Cloud Walkers
All we could register on our anemometers (wind meters) was a wind
speed of 0.8 miles per hour. A
light snow blew on our cheeks as the clouds lowered to reveal the
upper mountain. We had climbed up through the clouds in a mist of
white to Windy Corner, the crux of the climb up the lower flanks of
Denali.
"We named it 'Windy Corner' during our mapping expedition in 1951,"

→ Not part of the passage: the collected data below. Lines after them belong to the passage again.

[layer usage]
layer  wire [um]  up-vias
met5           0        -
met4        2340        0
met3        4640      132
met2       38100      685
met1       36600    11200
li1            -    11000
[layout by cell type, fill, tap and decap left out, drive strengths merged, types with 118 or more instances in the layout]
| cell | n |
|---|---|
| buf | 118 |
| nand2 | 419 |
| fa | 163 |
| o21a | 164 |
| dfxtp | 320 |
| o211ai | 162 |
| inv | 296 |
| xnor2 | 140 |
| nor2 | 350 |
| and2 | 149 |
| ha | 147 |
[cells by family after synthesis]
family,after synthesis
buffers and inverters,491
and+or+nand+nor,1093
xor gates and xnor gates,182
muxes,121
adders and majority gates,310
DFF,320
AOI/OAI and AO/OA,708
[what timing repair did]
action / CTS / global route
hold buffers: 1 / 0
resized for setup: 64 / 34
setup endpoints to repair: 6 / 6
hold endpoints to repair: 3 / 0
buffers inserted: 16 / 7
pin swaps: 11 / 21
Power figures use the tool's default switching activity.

Bradford Washburn told me in my office a few weeks before we left
Boston for Denali. "We had a big blow there for two nights, and we
measured 80 mph winds!" No major project on Denali can happen
without first checking in with Bradford Washburn, Director of the
Boston Museum of Science for 40 years. Washburn just turned 90 years
old, and for those of us who have known him for years, his name is
synonymous with this mountain. Washburn was three years old in 1913
when Walter Harper became the first known person to have climbed
Denali. Washburn made his first photographic flights over Denali in
1936. In 1947 his wife Barbara became the first woman to climb
Denali, the same year he became the first climber to summit Denali
twice. In 1951 he pioneered the very route we're on, the West
Buttress route, and named many of the prominent features on the
mountain, including Windy Corner. Luckily for us, it did not live up
to its name this time.
Yesterday we were finally climbing like true mountaineers, ice axes
in hand and crampons strapped to our feet to cut through the steep
inclines on our ascent from 11,000-foot Camp to Windy Corner at
13,200 feet. After two days of wind and snow, a long line of
climbers had accumulated at camp, ready to move higher. When the
winds finally stopped blowing, climbers lined up like ants on the
route up Motorcycle Hill above camp.
We made a carry to 13,200 feet, hauling our extra supplies up to a
point where we could bury them in the snow for retrieval once we've
established our base of operations at 14,200 feet. The temperature
was a balmy 40°F in the white light of the sun burning behind
the clouds. On our descent back to 11,000 feet the clouds finally
parted briefly to reveal Mount Foraker in the distance. One of
Washburn's favorite quotes hung in the air as we stopped to film the
magical moment. "It's like looking out the windows of heaven,"
Washburn has often reminded us, quoting Robert Tatum's description
of the view from Denali's summit. As we packed our camera back in
our packs for the last steep hill down to our tents, the clouds
swirled back in, enveloping us once again.